**What to work on**
Taking the entries below from the top, restate each line exactly and end with the line containing "endpoints found under the hold margin: 0 / 0".

**Information shown**

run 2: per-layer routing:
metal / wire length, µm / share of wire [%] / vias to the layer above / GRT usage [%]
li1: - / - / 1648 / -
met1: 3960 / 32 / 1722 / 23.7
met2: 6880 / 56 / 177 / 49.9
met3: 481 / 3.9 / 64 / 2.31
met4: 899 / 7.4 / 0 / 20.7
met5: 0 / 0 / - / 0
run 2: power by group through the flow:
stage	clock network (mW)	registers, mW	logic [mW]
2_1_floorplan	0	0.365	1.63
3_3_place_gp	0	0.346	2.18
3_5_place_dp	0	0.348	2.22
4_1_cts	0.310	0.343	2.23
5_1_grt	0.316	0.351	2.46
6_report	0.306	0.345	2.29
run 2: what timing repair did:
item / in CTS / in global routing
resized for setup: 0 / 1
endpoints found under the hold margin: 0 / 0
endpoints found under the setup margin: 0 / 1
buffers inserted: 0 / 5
==> src/rtl/btn_led_sequencer.sv <==
// Button-driven LED bank sequencer: debounces four buttons, queues presses and
// shows each requesting group's switch nibble on its LEDs in round-robin order.
module btn_led_sequencer #(
    parameter int unsigned DEBOUNCE_CYCLES = 4,
    parameter int unsigned HOLD_CYCLES     = 8
) (
    input  logic        clk,
    input  logic        rst,
    input  logic [15:0] sw,
    input  logic [3:0]  btn,
    output logic [15:0] led,
    output logic [3:0]  grant,
    output logic [3:0]  pending,
    output logic        busy
);

    localparam int unsigned CW = (DEBOUNCE_CYCLES > 1) ? $clog2(DEBOUNCE_CYCLES) : 1;
    localparam int unsigned HW = (HOLD_CYCLES > 1) ? $clog2(HOLD_CYCLES) : 1;
    localparam logic [CW-1:0] CNT_LAST  = CW'(DEBOUNCE_CYCLES - 1);
    localparam logic [HW-1:0] HOLD_LOAD = HW'(HOLD_CYCLES - 1);

    typedef enum logic [1:0] {
        IDLE = 2'd0,
        SHOW = 2'd1,
        GAP  = 2'd2
    } state_t;

    state_t        state, state_n;
    logic [3:0]    sync1, btn_s, deb, deb_d, rise, clr;
    logic [CW-1:0] cnt [4];
    logic [HW-1:0] hold_cnt;
    logic [1:0]    rr_ptr, cur, win_idx;
    logic          win_valid, show_done;

    // Two-flop synchronizer followed by a per-button stability counter
    always_ff @(posedge clk) begin
        if (rst) begin
            sync1 <= '0;
            btn_s <= '0;
            deb   <= '0;
            deb_d <= '0;
            for (int i = 0; i < 4; i++) cnt[i] <= '0;
        end else begin
            sync1 <= btn;
            btn_s <= sync1;
            deb_d <= deb;
            for (int i = 0; i < 4; i++) begin
                if (btn_s[i] == deb[i]) begin
                    cnt[i] <= '0;
                end else if (cnt[i] == CNT_LAST) begin
                    deb[i] <= ~deb[i];
                    cnt[i] <= '0;
                end else begin
                    cnt[i] <= cnt[i] + CW'(1);
                end
            end
        end
    end

    assign rise      = deb & ~deb_d;
    assign show_done = (state == SHOW) && (hold_cnt == '0);
    assign clr       = show_done ? (4'b0001 << cur) : 4'b0000;

    // Round-robin pick: lowest offset from rr_ptr wins, so scan offsets high to low
    always_comb begin
        win_valid = 1'b0;
        win_idx   = rr_ptr;
        for (int k = 3; k >= 0; k--) begin
            if (pending[2'(rr_ptr + 2'(k))]) begin
                win_valid = 1'b1;
                win_idx   = 2'(rr_ptr + 2'(k));
            end
        end
    end

    always_ff @(posedge clk) begin
        if (rst) state <= IDLE;
        else     state <= state_n;
    end

    always_comb begin
        state_n = state;
        case (state)
            IDLE:    if (win_valid) state_n = SHOW;
            SHOW:    if (hold_cnt == '0) state_n = GAP;
            GAP:     state_n = IDLE;
            default: state_n = IDLE;
        endcase
    end

    always_comb begin
        led  = '0;
        busy = (state == SHOW) || (state == GAP);
        if (state == SHOW) begin
            for (int i = 0; i < 4; i++) begin
                if (grant[i]) led[4*i +: 4] = sw[4*i +: 4];
            end
        end
    end

    // Request queue, grant and hold timer; a press landing on the clearing edge survives
    always_ff @(posedge clk) begin
        if (rst) begin
            pending  <= '0;
            grant    <= '0;
            hold_cnt <= '0;
            rr_ptr   <= '0;
            cur      <= '0;
        end else begin
            pending <= (pending & ~clr) | rise;
            case (state)
                IDLE: begin
                    if (win_valid) begin
                        grant    <= 4'b0001 << win_idx;
                        cur      <= win_idx;
                        hold_cnt <= HOLD_LOAD;
                    end
                end
                SHOW: begin
                    if (show_done) begin
                        grant  <= '0;
                        rr_ptr <= cur + 2'd1;
                    end else if (rise[cur]) begin
                        hold_cnt <= HOLD_LOAD;
                    end else begin
                        hold_cnt <= hold_cnt - HW'(1);
                    end
                end
                default: ;
            endcase
        end
    end

endmodule
[config.mk]
export PLATFORM = sky130hd
export DESIGN_NAME = sc_s2b_cnt
export DESIGN_NICKNAME = d
export VERILOG_FILES = /design/src/rtl/sc_s2b_cnt.sv
export SDC_FILE = /design/constraint.sdc
export NUM_CORES = 1
export LEC_CHECK = 0
export BUFFER_PORTS_ARGS = -buffer_cell sky130_fd_sc_hd__buf_4
export CAP_MARGIN = 20
export CORE_UTILIZATION = 30
export CTS_CLUSTER_DIAMETER = 150
export DETAILED_ROUTE_END_ITERATION = 10
export PLACE_DENSITY = 0.46
export SLEW_MARGIN = 20
export SYNTH_ARGS = -nofsm -noshare
export SYNTH_HDL_FRONTEND = slang
export SYNTH_SLANG_ARGS = --single-unit
export TNS_END_PERCENT = 100
[constraint.sdc]
create_clock -name clk -period 2.28 [get_ports clk]
set_clock_uncertainty 0.05 [all_clocks]
set_input_delay 0.114 -clock clk [delete_from_list [all_inputs] [get_ports clk]]
set_output_delay 0.114 -clock clk [all_outputs]
set_load 0.05 [all_outputs]
[src/rtl/sc_s2b_cnt.sv]
// sc_s2b_cnt: stochastic-to-binary converter; counts ones per stream over a 2^len window.
// Optional macro SC_S2B_ET_EN adds the len_sel port and the early-termination shifter.
module sc_s2b_cnt #(
    parameter int unsigned TW = 8,
    parameter int unsigned N  = 4
) (
    input  logic                    clk,
    input  logic                    rst,
    input  logic                    start,
`ifdef SC_S2B_ET_EN
    input  logic [$clog2(TW+1)-1:0] len_sel,
`endif
    input  logic [N-1:0]            Xs,
    input  logic                    in_valid,
    output logic                    in_ready,
    output logic [TW-1:0]           Zs [N],
    output logic                    out_valid,
    input  logic                    out_ready,
    output logic                    busy
);

    localparam int unsigned CW = TW + 1;
    localparam int unsigned LW = $clog2(TW + 1);

    typedef enum logic [1:0] {
        IDLE = 2'd0,
        RUN  = 2'd1,
        DONE = 2'd2
    } state_t;

    state_t        state;
    logic [CW-1:0] cnt      [N];
    logic [CW-1:0] cnt_fin  [N];
    logic [CW-1:0] shifted  [N];
    logic [TW-1:0] z_next   [N];
    logic [CW-1:0] acc;
    logic [CW-1:0] last_acc;
    logic          accept;
    logic [LW-1:0] len_q;

`ifdef SC_S2B_ET_EN
    logic [LW-1:0] len_clamp;

    assign len_clamp = (len_sel > LW'(TW)) ? LW'(TW) : len_sel;
`else
    assign len_q = LW'(TW);
`endif

    // Index of the final sample in the window (L-1)
    assign last_acc = CW'((CW'(1) << len_q) - CW'(1));
    assign accept   = (state == RUN) && in_valid;

    // Final count includes the sample accepted on the closing edge
    always_comb begin
        for (int unsigned j = 0; j < N; j++) begin
            cnt_fin[j] = cnt[j] + CW'(Xs[j]);
`ifdef SC_S2B_ET_EN
            shifted[j] = cnt_fin[j] << (LW'(TW) - len_q);
`else
            shifted[j] = cnt_fin[j];
`endif
            z_next[j]  = shifted[j][TW] ? {TW{1'b1}} : shifted[j][TW-1:0];
        end
    end

    always_ff @(posedge clk or posedge rst) begin
        if (rst) begin
            state     <= IDLE;
            acc       <= '0;
`ifdef SC_S2B_ET_EN
            len_q     <= LW'(TW);
`endif
            in_ready  <= 1'b0;
            out_valid <= 1'b0;
            busy      <= 1'b0;
            for (int unsigned j = 0; j < N; j++) begin
                cnt[j] <= '0;
                Zs[j]  <= '0;
            end
        end else begin
            case (state)
                IDLE: begin
                    if (start) begin
                        state    <= RUN;
                        acc      <= '0;
`ifdef SC_S2B_ET_EN
                        len_q    <= len_clamp;
`endif
                        in_ready <= 1'b1;
                        busy     <= 1'b1;
                        for (int unsigned j = 0; j < N; j++) begin
                            cnt[j] <= '0;
                        end
                    end
                end

                RUN: begin
                    if (accept) begin
                        acc <= acc + CW'(1);
                        for (int unsigned j = 0; j < N; j++) begin
                            cnt[j] <= cnt_fin[j];
                        end
                        if (acc == last_acc) begin
                            state     <= DONE;
                            in_ready  <= 1'b0;
                            out_valid <= 1'b1;
                            for (int unsigned j = 0; j < N; j++) begin
                                Zs[j] <= z_next[j];
                            end
                        end
                    end
                end

                DONE: begin
                    if (out_ready) begin
                        out_valid <= 1'b0;
                        if (start) begin
                            // Chain straight into the next window without an idle cycle
                            state    <= RUN;
                            acc      <= '0;
`ifdef SC_S2B_ET_EN
                            len_q    <= len_clamp;
`endif
                            in_ready <= 1'b1;
                            for (int unsigned j = 0; j < N; j++) begin
                                cnt[j] <= '0;
                            end
                        end else begin
                            state <= IDLE;
                            busy  <= 1'b0;
                        end
                    end
                end

                default: begin
                    state     <= IDLE;
                    in_ready  <= 1'b0;
                    out_valid <= 1'b0;
                    busy      <= 1'b0;
                end
            endcase
        end
    end

endmodule

---- After elaboration in Yosys (flattened, before gate mapping) ----
Cells that the tools add are included.
cells by class
  $add $sub $neg .......................... 5
  equality and inequality tests ........... 8
  bitwise logic cells ..................... 2
  mux-type cells .......................... 31
  reduce and logical (&&, ||, !) cells .... 9
operators with widths
  operator               count
  $mux W36               3
  $pmux W36 S3           1
  $add A9 B1 Y9          4
  $mux W8                4
  $mux W9                3
  $pmux W9 S3            1
  $reduce_and A4 Y1      3
  $mux W1                11
  $add A9 B1 Y9 const B  1
  $eq A9 B8 Y1 const B   1
  $pmux W1 S3            3
  $reduce_and A3 Y1      3
  $mux W2                4
  $ne A2 B2 Y1 const B   4
  $pmux W2 S3            1
  $reduce_bool A3 Y1     1
  $eq A2 B1 Y1 const B   1
  $eq A2 B2 Y1 const B   1
  $logic_not A2 Y1       1
  $ne A2 B1 Y1 const B   1
  $not A1 Y1             2
  $logic_and A1 B1 Y1    1
word-level totals
  bits of input ports ..................... 9
  flip-flop bits (word level) ............. 82

---- Longest topological paths before layout ----
  word-level depth ........................ 4
  mapped depth ............................ 9
  mapped depth without buffers ............ 8

---- Least setup slack after synthesis ----
Ideal clock, no wire load.
  kind .................................... register -> register
  start ................................... register acc[0]
  end ..................................... register Zs[0] in the netlist's numbering
  setup slack ............................. 0.461 ns
  arrival time ............................ 1.692 ns
  period minus slack after synthesis ...... 1.819 ns
  stages on the path, launching flop included .. 10
  required time ........................... 2.153 ns
  buffers on the path ..................... 1
  cells stage by stage .................... dfrtp_1 > ha_1 > nand3_1 > nor2_1 > ha_1 > nand2_1 > nor2_2 > clkbuf_1 > nor2_1 > a21oi_1
between the ends
  longest elaborated chain between the ends .. 2
ends and longest elaborated chain
  element                             line  source
  start: declaration                  36    logic [CW-1:0] acc;
  start signal: assignment            99    acc <= acc + CW'(1);
  $eq A9 B8 Y1                        103   if (acc == last_acc) begin
  $reduce_and A3 Y1 (no source line)  --
  end signal: indexed assignment      108   Zs[j] <= z_next[j];
  end: declaration                    16    output logic [TW-1:0] Zs [N],
No other way between the ends.
A chain may end at the register's enable or synchronous reset.

---- Worst setup path in the final report ----
  start ................................... register acc[0]
  end ..................................... register Zs[2] in the netlist's numbering
The elaborated chain is that of the path after synthesis.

**Reply to the exercise**
run 2: per-layer routing:
metal / wire length, µm / share of wire [%] / vias to the layer above / GRT usage [%]
li1: - / - / 1648 / -
met1: 3960 / 32 / 1722 / 23.7
met2: 6880 / 56 / 177 / 49.9
met3: 481 / 3.9 / 64 / 2.31
met4: 899 / 7.4 / 0 / 20.7
met5: 0 / 0 / - / 0
run 2: power by group through the flow:
stage	clock network (mW)	registers, mW	logic [mW]
2_1_floorplan	0	0.365	1.63
3_3_place_gp	0	0.346	2.18
3_5_place_dp	0	0.348	2.22
4_1_cts	0.310	0.343	2.23
5_1_grt	0.316	0.351	2.46
6_report	0.306	0.345	2.29
run 2: what timing repair did:
item / in CTS / in global routing
resized for setup: 0 / 1
endpoints found under the hold margin: 0 / 0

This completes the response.